▸ TASK REQUIREMENTS
A complete answer includes every line below with the word "sampled".

▸ SOURCE MATERIAL
╭──

### config.mk
export PLATFORM = sky130hd
export DESIGN_NAME = h264_access_unit_boundary_detector_unit
export DESIGN_NICKNAME = d
export VERILOG_FILES = /design/src/rtl/core/aubd_pkg.sv /design/src/rtl/core/h264_access_unit_boundary_detector_unit.sv /design/src/rtl/core/aubd_front.sv /design/src/rtl/core/aubd_queue.sv /design/src/rtl/core/aubd_back.sv
export VERILOG_INCLUDE_DIRS = /design/src /design/src/rtl/core
export SDC_FILE = /design/constraint.sdc
export NUM_CORES = 1
export LEC_CHECK = 0
export BUFFER_PORTS_ARGS = -buffer_cell sky130_fd_sc_hd__buf_2
export CORE_MARGIN = 2
export CORE_UTILIZATION = 40
export CTS_BUF_LIST = sky130_fd_sc_hd__clkbuf_8
export DETAILED_ROUTE_END_ITERATION = 8
export GPL_TIMING_DRIVEN = 0
export SLEW_MARGIN = 40
export SYNTH_ARGS = -nofsm -noshare
export SYNTH_HDL_FRONTEND = slang
export SYNTH_HIERARCHICAL = 1
export SYNTH_SLANG_ARGS = --single-unit
### constraint.sdc
create_clock -name clk -period 54.7 [get_ports clk]
set_input_delay 13.675 -clock clk [delete_from_list [all_inputs] [get_ports clk]]
set_output_delay 13.675 -clock clk [all_outputs]
set_load 0.005 [all_outputs]
### src/rtl/core/h264_access_unit_boundary_detector_unit_defines.svh
// Assertion macros shared by the access unit boundary detector RTL.
`ifndef H264_ACCESS_UNIT_BOUNDARY_DETECTOR_UNIT_DEFINES_SVH
`define H264_ACCESS_UNIT_BOUNDARY_DETECTOR_UNIT_DEFINES_SVH

`ifndef SYNTH

// Same-cycle implication, sampled on clk and disabled during reset.
`define AUBD_ASSERT_IMPLY(lbl, ante, cons, msg) \
  lbl: assert property (@(posedge clk) disable iff (!rst_n) (ante) |-> (cons)) \
    else $error(msg);

// Next-cycle implication, sampled on clk and disabled during reset.
`define AUBD_ASSERT_NEXT(lbl, ante, cons, msg) \
  lbl: assert property (@(posedge clk) disable iff (!rst_n) (ante) |=> (cons)) \
    else $error(msg);

`else

`define AUBD_ASSERT_IMPLY(lbl, ante, cons, msg)

`define AUBD_ASSERT_NEXT(lbl, ante, cons, msg)

`endif

`endif

### src/rtl/core/aubd_pkg.sv
// Types, constants and helpers shared by the access unit boundary detector.
package aubd_pkg;

  localparam int INDEX_BITS      = 32;
  localparam int COUNT_BITS      = 16;
  localparam int UNIT_BITS       = 32;
  localparam int KIND_BITS       = 5;
  localparam int QUEUE_DEPTH_DEF = 4;
  localparam int IN_DATA_BITS    = 200;
  localparam int OUT_DATA_BITS   = 168;

  // Item classes produced by the front end.
  typedef logic [1:0] cls_t;
  localparam cls_t CLS_FINISH = 2'd0;
  localparam cls_t CLS_VCL    = 2'd1;
  localparam cls_t CLS_PREFIX = 2'd2;
  localparam cls_t CLS_OTHER  = 2'd3;

  // NAL unit type codes that matter for grouping.
  localparam logic [4:0] NAL_SLICE  = 5'd1;
  localparam logic [4:0] NAL_IDR    = 5'd5;
  localparam logic [4:0] NAL_SEI    = 5'd6;
  localparam logic [4:0] NAL_AUD    = 5'd9;
  localparam logic [4:0] NAL_PFX_LO = 5'd14;
  localparam logic [4:0] NAL_PFX_HI = 5'd18;

  localparam logic [2:0] KIND_MAX = 3'd4;

  typedef logic [INDEX_BITS-1:0] index_t;
  typedef logic [COUNT_BITS-1:0] count_t;

  typedef struct packed {
    logic [15:0]        frame_number;
    logic [7:0]         pps_id;
    logic               field;
    logic               bottom;
    logic               idr;
    logic               reference;
    logic [15:0]        poc_lsb;
    logic signed [31:0] delta_poc_bottom;
    logic signed [31:0] delta_poc_first;
    logic signed [31:0] delta_poc_second;
    logic [15:0]        idr_picture_id;
  } slice_t;

  typedef struct packed {
    cls_t                 cls;
    index_t               pos;
    logic [KIND_BITS-1:0] kind_bit;
    slice_t               slice;
  } item_t;

  // Members run from the top bit down, so unit_number lands in the lowest bits.
  typedef struct packed {
    logic [KIND_BITS-1:0] slice_kinds_seen;
    count_t               vcl_total;
    count_t               nal_total;
    index_t               last_nal;
    index_t               first_vcl_nal;
    index_t               first_nal;
    logic [UNIT_BITS-1:0] unit_number;
  } result_t;

  function automatic count_t sat_inc(input count_t v);
    return (v == '1) ? v : v + 1'b1;
  endfunction

endpackage

### src/rtl/core/h264_access_unit_boundary_detector_unit.sv
// Top level of the H.264 access unit boundary detector.
//
//   channel | direction | tdata bits | tuser   | note
//   in_     | slave     | 200        | command | one parsed NAL header per word
//   out_    | master    | 168        | none    | one completed access unit per word
//
// One input word can be taken per cycle while in_tready is high; the front end
// decodes it into a QUEUE_DEPTH-entry queue and the back end retires one queued
// word per cycle while no result waits; out_tvalid and out_tdata are registered.
// While a result waits for out_tready the back end holds and the queue takes up
// to QUEUE_DEPTH more words before in_tready falls.
// Synchronous reset clears the queue, counters and flags.
module h264_access_unit_boundary_detector_unit
  import aubd_pkg::*;
#(
  parameter int QUEUE_DEPTH = QUEUE_DEPTH_DEF
)
(
  input  logic                     clk,
  input  logic                     rst_n,
  input  logic                     in_tvalid,
  output logic                     in_tready,
  // nal_position, unit_type, picture_flags, frame_number, pps_id, poc_lsb,
  // delta_poc_bottom, delta_poc_first, delta_poc_second, idr_picture_id,
  // slice_kind, zero padding
  input  logic [IN_DATA_BITS-1:0]  in_tdata,
  // command
  input  logic                     in_tuser,
  output logic                     out_tvalid,
  input  logic                     out_tready,
  // unit_number, first_nal, first_vcl_nal, last_nal, nal_total, vcl_total,
  // slice_kinds_seen, zero padding
  output logic [OUT_DATA_BITS-1:0] out_tdata
);

  logic  push_valid;
  item_t push_item;
  logic  q_valid;
  logic  q_pop;
  item_t q_item;

  aubd_front u_front (
    .in_tvalid  (in_tvalid),
    .in_tdata   (in_tdata),
    .in_tuser   (in_tuser),
    .push_valid (push_valid),
    .push_item  (push_item)
  );

  aubd_queue #(
    .DEPTH (QUEUE_DEPTH)
  ) u_queue (
    .clk        (clk),
    .rst_n      (rst_n),
    .push_valid (push_valid),
    .push_ready (in_tready),
    .push_item  (push_item),
    .pop_valid  (q_valid),
    .pop_ready  (q_pop),
    .pop_item   (q_item)
  );

  aubd_back u_back (
    .clk        (clk),
    .rst_n      (rst_n),
    .q_valid    (q_valid),
    .q_pop      (q_pop),
    .q_item     (q_item),
    .out_tvalid (out_tvalid),
    .out_tready (out_tready),
    .out_tdata  (out_tdata)
  );

endmodule

### src/rtl/core/aubd_front.sv
// Front end: unpacks an input word and classifies the NAL unit it carries.
module aubd_front
  import aubd_pkg::*;
(
  input  logic                    in_tvalid,
  input  logic [IN_DATA_BITS-1:0] in_tdata,
  input  logic                    in_tuser,
  output logic                    push_valid,
  output item_t                   push_item
);

  logic [4:0] unit_type;
  logic [4:0] flags;
  logic [2:0] slice_kind;
  cls_t       nal_cls;

  assign unit_type  = in_tdata[36:32];
  assign flags      = in_tdata[41:37];
  assign slice_kind = in_tdata[196:194];

  always_comb begin
    unique case (unit_type) inside
      NAL_SLICE, NAL_IDR:      nal_cls = flags[0] ? CLS_VCL : CLS_OTHER;
      [NAL_SEI:NAL_AUD]:       nal_cls = CLS_PREFIX;
      [NAL_PFX_LO:NAL_PFX_HI]: nal_cls = CLS_PREFIX;
      default:                 nal_cls = CLS_OTHER;
    endcase
  end

  always_comb begin
    push_item.cls      = in_tuser ? CLS_FINISH : nal_cls;
    push_item.pos      = in_tdata[INDEX_BITS-1:0];
    // Kinds above SI leave the mask untouched.
    push_item.kind_bit = (slice_kind <= KIND_MAX) ? KIND_BITS'(5'd1 << slice_kind) : '0;
    push_item.slice.frame_number     = in_tdata[57:42];
    push_item.slice.pps_id           = in_tdata[65:58];
    push_item.slice.field            = flags[1];
    push_item.slice.bottom           = flags[2];
    push_item.slice.idr              = flags[3];
    push_item.slice.reference        = flags[4];
    push_item.slice.poc_lsb          = in_tdata[81:66];
    push_item.slice.delta_poc_bottom = in_tdata[113:82];
    push_item.slice.delta_poc_first  = in_tdata[145:114];
    push_item.slice.delta_poc_second = in_tdata[177:146];
    push_item.slice.idr_picture_id   = in_tdata[193:178];
  end

  assign push_valid = in_tvalid;

endmodule

### src/rtl/core/aubd_queue.sv
// Short queue of classified items between the front end and the back end.
`include "h264_access_unit_boundary_detector_unit_defines.svh"

module aubd_queue
  import aubd_pkg::*;
#(
  parameter int DEPTH = QUEUE_DEPTH_DEF
)
(
  input  logic  clk,
  input  logic  rst_n,
  input  logic  push_valid,
  output logic  push_ready,
  input  item_t push_item,
  output logic  pop_valid,
  input  logic  pop_ready,
  output item_t pop_item
);

  localparam int PTR_W = (DEPTH > 1) ? $clog2(DEPTH) : 1;
  localparam int CNT_W = $clog2(DEPTH + 1);

  item_t             mem_r [DEPTH];
  logic [PTR_W-1:0]  wr_ptr_r, wr_ptr_nxt;
  logic [PTR_W-1:0]  rd_ptr_r, rd_ptr_nxt;
  logic [CNT_W-1:0]  count_r, count_nxt;
  logic              push;
  logic              pop;

  assign push_ready = (count_r != CNT_W'(DEPTH));
  assign pop_valid  = (count_r != '0);
  assign pop_item   = mem_r[rd_ptr_r];
  assign push       = push_valid && push_ready;
  assign pop        = pop_valid && pop_ready;

  always_comb begin
    wr_ptr_nxt = wr_ptr_r;
    rd_ptr_nxt = rd_ptr_r;
    count_nxt  = count_r;
    if (push) begin
      wr_ptr_nxt = (wr_ptr_r == PTR_W'(DEPTH - 1)) ? '0 : wr_ptr_r + 1'b1;
    end
    if (pop) begin
      rd_ptr_nxt = (rd_ptr_r == PTR_W'(DEPTH - 1)) ? '0 : rd_ptr_r + 1'b1;
    end
    if (push && !pop) begin
      count_nxt = count_r + 1'b1;
    end else if (pop && !push) begin
      count_nxt = count_r - 1'b1;
    end
  end

  always_ff @(posedge clk) begin
    if (!rst_n) begin
      wr_ptr_r <= '0;
      rd_ptr_r <= '0;
      count_r  <= '0;
    end else begin
      wr_ptr_r <= wr_ptr_nxt;
      rd_ptr_r <= rd_ptr_nxt;
      count_r  <= count_nxt;
    end
  end

  always_ff @(posedge clk) begin
    if (push) begin
      mem_r[wr_ptr_r] <= push_item;
    end
  end

  `AUBD_ASSERT_IMPLY(a_count_bound, 1'b1, count_r <= CNT_W'(DEPTH), "queue count above depth")
  `AUBD_ASSERT_NEXT(a_count_grow, push && !pop, count_r == CNT_W'($past(count_r) + 1'b1), "queue count did not grow on push")
  `AUBD_ASSERT_NEXT(a_rd_follows, pop && !push, rd_ptr_r != $past(rd_ptr_r) || DEPTH == 1, "read pointer stuck on pop")

endmodule

### src/rtl/core/aubd_back.sv
// Back end: access unit state, picture change detection and the result register.
`include "h264_access_unit_boundary_detector_unit_defines.svh"

module aubd_back
  import aubd_pkg::*;
(
  input  logic                     clk,
  input  logic                     rst_n,
  input  logic                     q_valid,
  output logic                     q_pop,
  input  item_t                    q_item,
  output logic                     out_tvalid,
  input  logic                     out_tready,
  output logic [OUT_DATA_BITS-1:0] out_tdata
);

  localparam int OUT_PAD = OUT_DATA_BITS - $bits(result_t);

  logic                 open_r, open_nxt;
  logic [UNIT_BITS-1:0] counter_r, counter_nxt;
  count_t               nal_cnt_r, nal_cnt_nxt;
  count_t               vcl_cnt_r, vcl_cnt_nxt;
  logic [KIND_BITS-1:0] mask_r, mask_nxt;
  count_t               pend_cnt_r, pend_cnt_nxt;
  logic                 out_valid_r, out_valid_nxt;
  slice_t               stored_r, stored_nxt;
  index_t               first_nal_r, first_nal_nxt;
  index_t               first_vcl_r, first_vcl_nxt;
  index_t               last_nal_r, last_nal_nxt;
  index_t               pend_first_r, pend_first_nxt;
  result_t              out_data_r, out_data_nxt;

  logic   advance;
  logic   new_pic;
  logic   emit;
  logic   start;
  logic   append;
  logic   add_pend;
  slice_t s;

  assign s       = q_item.slice;
  assign advance = q_valid && (!out_valid_r || out_tready);
  assign q_pop   = advance;

  // New picture on a changed first-slice field; bottom needs fields, IDR id IDRs.
  always_comb begin
    new_pic = (stored_r.frame_number != s.frame_number) ||
              (stored_r.pps_id != s.pps_id) ||
              (stored_r.field != s.field) ||
              (stored_r.field && s.field && stored_r.bottom != s.bottom) ||
              (stored_r.reference != s.reference) ||
              (stored_r.poc_lsb != s.poc_lsb) ||
              (stored_r.delta_poc_bottom != s.delta_poc_bottom) ||
              (stored_r.delta_poc_first != s.delta_poc_first) ||
              (stored_r.delta_poc_second != s.delta_poc_second) ||
              (stored_r.idr != s.idr) ||
              (stored_r.idr && s.idr && stored_r.idr_picture_id != s.idr_picture_id);
  end

  always_comb begin
    emit     = 1'b0;
    start    = 1'b0;
    append   = 1'b0;
    add_pend = 1'b0;
    if (advance) begin
      case (q_item.cls)
        CLS_FINISH: emit = open_r;
        CLS_VCL: begin
          start  = !open_r || new_pic;
          emit   = open_r && new_pic;
          append = open_r && !new_pic;
        end
        CLS_PREFIX: begin
          emit     = open_r;
          add_pend = 1'b1;
        end
        default: begin
          append   = open_r;
          add_pend = !open_r;
        end
      endcase
    end
  end

  always_comb begin
    open_nxt       = open_r;
    counter_nxt    = counter_r;
    nal_cnt_nxt    = nal_cnt_r;
    vcl_cnt_nxt    = vcl_cnt_r;
    mask_nxt       = mask_r;
    pend_cnt_nxt   = pend_cnt_r;
    stored_nxt     = stored_r;
    first_nal_nxt  = first_nal_r;
    first_vcl_nxt  = first_vcl_r;
    last_nal_nxt   = last_nal_r;
    pend_first_nxt = pend_first_r;
    out_valid_nxt  = out_valid_r;
    out_data_nxt   = out_data_r;

    if (emit) begin
      open_nxt                      = 1'b0;
      out_valid_nxt                 = 1'b1;
      out_data_nxt.unit_number      = counter_r - 1'b1;
      out_data_nxt.first_nal        = first_nal_r;
      out_data_nxt.first_vcl_nal    = first_vcl_r;
      out_data_nxt.last_nal         = last_nal_r;
      out_data_nxt.nal_total        = nal_cnt_r;
      out_data_nxt.vcl_total        = vcl_cnt_r;
      out_data_nxt.slice_kinds_seen = mask_r;
    end else if (out_tready) begin
      out_valid_nxt = 1'b0;
    end

    if (start) begin
      // Pending prefixes are folded into the new unit.
      open_nxt      = 1'b1;
      counter_nxt   = counter_r + 1'b1;
      first_nal_nxt = (pend_cnt_r != '0) ? pend_first_r : q_item.pos;
      nal_cnt_nxt   = sat_inc(pend_cnt_r);
      vcl_cnt_nxt   = count_t'(1);
      mask_nxt      = q_item.kind_bit;
      stored_nxt    = s;
      first_vcl_nxt = q_item.pos;
      last_nal_nxt  = q_item.pos;
      pend_cnt_nxt  = '0;
    end

    if (append) begin
      last_nal_nxt = q_item.pos;
      nal_cnt_nxt  = sat_inc(nal_cnt_r);
      if (q_item.cls == CLS_VCL) begin
        vcl_cnt_nxt = sat_inc(vcl_cnt_r);
        mask_nxt    = mask_r | q_item.kind_bit;
      end
    end

    if (add_pend) begin
      if (pend_cnt_r == '0) begin
        pend_first_nxt = q_item.pos;
      end
      pend_cnt_nxt = sat_inc(pend_cnt_r);
    end
  end

  always_ff @(posedge clk) begin
    if (!rst_n) begin
      open_r      <= 1'b0;
      counter_r   <= '0;
      nal_cnt_r   <= '0;
      vcl_cnt_r   <= '0;
      mask_r      <= '0;
      pend_cnt_r  <= '0;
      out_valid_r <= 1'b0;
    end else begin
      open_r      <= open_nxt;
      counter_r   <= counter_nxt;
      nal_cnt_r   <= nal_cnt_nxt;
      vcl_cnt_r   <= vcl_cnt_nxt;
      mask_r      <= mask_nxt;
      pend_cnt_r  <= pend_cnt_nxt;
      out_valid_r <= out_valid_nxt;
    end
  end

  always_ff @(posedge clk) begin
    stored_r     <= stored_nxt;
    first_nal_r  <= first_nal_nxt;
    first_vcl_r  <= first_vcl_nxt;
    last_nal_r   <= last_nal_nxt;
    pend_first_r <= pend_first_nxt;
    out_data_r   <= out_data_nxt;
  end

  assign out_tvalid = out_valid_r;
  assign out_tdata  = {{OUT_PAD{1'b0}}, out_data_r};

  `AUBD_ASSERT_IMPLY(a_open_has_vcl, open_r, vcl_cnt_r != '0, "open unit without a VCL word")
  `AUBD_ASSERT_IMPLY(a_nal_covers_vcl, open_r, nal_cnt_r >= vcl_cnt_r, "NAL count below VCL count")
  `AUBD_ASSERT_NEXT(a_emit_shows, emit, out_valid_r && !open_r || out_valid_r && $past(start), "emitted unit not presented")

endmodule

=== After elaboration in Yosys (flattened, before gate mapping) ===
Memories as Yosys holds them, arrays and structs flattened. A register that Yosys moved wholly into a read port is not among the register bits.
Index checks and enable logic that the tools add are counted.

* Add/sub/neg operators: 9
* Order comparisons: 5
* Equal/unequal tests: 23
* Shift operators: 1
* Mux-type cells: 40
* Bitwise gates (word level): 1
* Reductions and logical operators: 45

{| class="wikitable"
|+ Operators with widths
! cell !! number
|-
| $mux W16 || 10
|-
| $mux W32 || 3
|-
| $ne A32 B32 Y1 || 3
|-
| $add A16 B1 Y16 const B || 3
|-
| $eq A16 B16 Y1 const B || 3
|-
| $ne A16 B16 Y1 || 3
|-
| $add A32 B1 Y32 const B || 1
|-
| $sub A32 B1 Y32 const B || 1
|-
| $mux W5 || 4
|-
| $logic_not A16 Y1 || 1
|-
| $reduce_bool A16 Y1 || 1
|-
| $logic_and A1 B1 Y1 || 13
|-
| $logic_or A1 B1 Y1 || 12
|-
| $mux W2 || 6
|-
| $mux W1 || 11
|-
| $reduce_bool A2 Y1 || 5
|-
| $ne A8 B8 Y1 || 1
|-
| $reduce_or A2 Y1 || 4
|-
| $eq A2 B2 Y1 const B || 3
|-
| $mux W3 || 2
|-
| $ne A3 B3 Y1 const B || 2
|-
| $pmux W1 S2 || 3
|-
| $eq A5 B1 Y1 const B || 1
|-
| $eq A5 B3 Y1 const B || 1
|-
| 18 further kinds || 27
|}

* Flip-flop bits (word level): 543
* RAM bits: 780
* Input bits: 205
* Output and inout bits: 170
* Word-level logic and storage cells: 157
* Memories: 1

{| class="wikitable"
|+ Memories
! memory !! words !! width !! read ports !! clocked after memory_dff !! write ports !! RTL line !! text
|-
| u_queue.mem_r || 4 || 195 || 1 || 1 || 1 || aubd_queue.sv:23 || <nowiki>item_t mem_r [DEPTH];</nowiki>
|}

=== Longest topological paths before layout ===
* Word-level depth: 17
* Depth in mapped cells: 17
* Mapped depth without buffers: 12

=== Hierarchy ===
The synthesis kept the hierarchy.

{| class="wikitable"
|+ Modules (own cells, without submodules)
! module !! times used !! cells each !! area each (um^2) !! sequential area each (um^2)
|-
| aubd_queue || 1 || 1070 || 28618.7 || 23602.6
|-
| aubd_back || 1 || 1465 || 21149.0 || 15224.6
|-
| aubd_front || 1 || 201 || 1514.0 || 0.0
|}

=== Least setup slack after synthesis ===
OpenSTA, ideal clock, no wires.

* Kind: input port to flip-flop
* Start: input out_tready
* End: register u_back.out_data_r, in the netlist u_back/out_tdata[0], enable pin
* Library setup time: 937 ps
* Data arrival time: 26025 ps
* Required time: 53763 ps
* Setup slack: 27738 ps
* Cell stages on the path: 4
* Path buffers: 0
* Cells stage by stage: inv_1 -> nand2_1 -> nand2_1 -> a211oi_1

* Longest elaborated chain between the ends: 3

{| class="wikitable"
|+ RTL lines
! what !! RTL line !! text
|-
| start, declared || h264_access_unit_boundary_detector_unit.sv:30 || <nowiki>input logic out_tready,</nowiki>
|-
| $logic_or A1 B1 Y1 || aubd_back.sv:42 || <nowiki>assign advance = q_valid && (!out_valid_r || out_tready);</nowiki>
|-
| $logic_and A1 B1 Y1 || aubd_back.sv:42 ||
|-
| $mux W1 || aubd_back.sv:65 || <nowiki>if (advance) begin</nowiki>
|-
| named net u_back.emit || aubd_back.sv:35 || <nowiki>logic emit;</nowiki>
|-
| end signal, assigned || aubd_back.sv:171 || <nowiki>out_data_r <= out_data_nxt;</nowiki>
|-
| end, declared || aubd_back.sv:31 || <nowiki>result_t out_data_r, out_data_nxt;</nowiki>
|}

The timed path passes the listed nets, and every way through them passes these cells.
A chain may end at the register's enable or synchronous reset.

=== Final worst setup path ===
* Start: input out_tready
* End: register u_back.out_data_r, in the netlist u_back/out_tdata[107], enable pin

Same word-level chain as after synthesis.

╰──

▸ RESPONSE BELOW
// Same-cycle implication, sampled on clk and disabled during reset.
// Next-cycle implication, sampled on clk and disabled during reset.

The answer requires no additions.